愿所有我将之安顿在其圣城的神祇……让我(在他那里)受欢迎;对我的主人马都克,他们或许会这样说:“居鲁士这位崇拜你的国王,与其子冈比西斯……”[118]

从上述材料清楚可见,居鲁士应有识人之能,完全信任冈比西斯。

这种信任显然十分英明。我们没有发现任何巴比伦有关冈比西斯品行不端的证据,于其父亲在世的最后几年里,冈比西斯一直是王储。至公元前530年8月末或9月,其父卒后,冈比西斯在巴比伦尼亚文献中的称谓显赫,被称为“巴比伦之王和四方之王”。冈比西斯成为众王之王似乎并未遇到挑战。

为王4年后,冈比西斯进军埃及。[119]埃及第26王朝倒数第2位王、精明的阿玛西斯(Amasis)试图巩固其防御,确保塞浦路斯人(Cypriot)和其他岛民的援助,以断绝波斯人从海路入侵的可能性。由于一直热爱希腊,阿玛西斯娶了一位希腊妻子,鼓励希腊商贾,利用希腊雇佣军保护自己,以防土著埃及人反对其王朝依赖并宠信非埃及人——这是阿玛西斯在政治上无法避开的恶性循环。但这位老王(在位逾40载)在波斯攻击前已卒,抗击冈比西斯的正是其子普撒美提克三世(Psammetichus Ⅲ,又作“Psamtik”;希罗多德称他为“Psammenitus”)。
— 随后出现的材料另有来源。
**config.mk**
```make
export PLATFORM = sky130hd
export DESIGN_NAME = integer_to_padded_text_core
export DESIGN_NICKNAME = d
export VERILOG_FILES = /design/src/rtl/core/itpt_pkg.sv /design/src/rtl/core/itpt_dabble.sv /design/src/rtl/core/integer_to_padded_text_core.sv
export VERILOG_INCLUDE_DIRS = /design/src /design/src/rtl/core
export SDC_FILE = /design/constraint.sdc
export NUM_CORES = 1
export LEC_CHECK = 0
export BUFFER_PORTS_ARGS = -buffer_cell sky130_fd_sc_hd__buf_2
export CORE_MARGIN = 5
export CORE_UTILIZATION = 30
export DETAILED_ROUTE_END_ITERATION = 8
export PLACE_DENSITY_LB_ADDON = 0.3
export SLEW_MARGIN = 20
export SYNTH_ARGS = -nofsm -noshare
export SYNTH_HDL_FRONTEND = slang
export SYNTH_SLANG_ARGS = --single-unit
```
**constraint.sdc**
```tcl
create_clock -name clk -period 9.4 [get_ports clk]
set_clock_uncertainty 0.1 [all_clocks]
set_input_delay 1.41 -clock clk [delete_from_list [all_inputs] [get_ports clk]]
set_output_delay 1.41 -clock clk [all_outputs]
set_load 0.02 [all_outputs]
```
在波斯人抵近埃及边境时,埃及军队中一名雇佣军军官哈利卡纳苏斯的法奈斯(Phanes)叛逃至冈比西斯一方,毫无疑问泄露了埃及军备状态及其防御配置等关键情报。冈比西斯之前已经与阿拉伯部落达成协议。阿拉伯部落控制着加沙(Gaza)和西奈(Sinai)地区,他们为途经这里的波斯大军供水,水对于冒险穿越沙漠到达三角洲(Delta)东部是十分必要的。波斯进军顺利,与埃及人在佩鲁西翁(Pelusium)交战;波斯得胜,双方之战实际上已结束。之后是短期围攻赫利奥波利斯(Heliopolis),普撒美提克防守孟菲斯(Memphis)的诸多努力毫无结果。公元前525年,波斯占领埃及第26王朝的都城并俘获末代王。希罗多德记载,他于几乎一个世纪后还目睹了佩鲁西翁战场上仍未埋葬的骸骨(《历史》,Ⅲ,12)。[120]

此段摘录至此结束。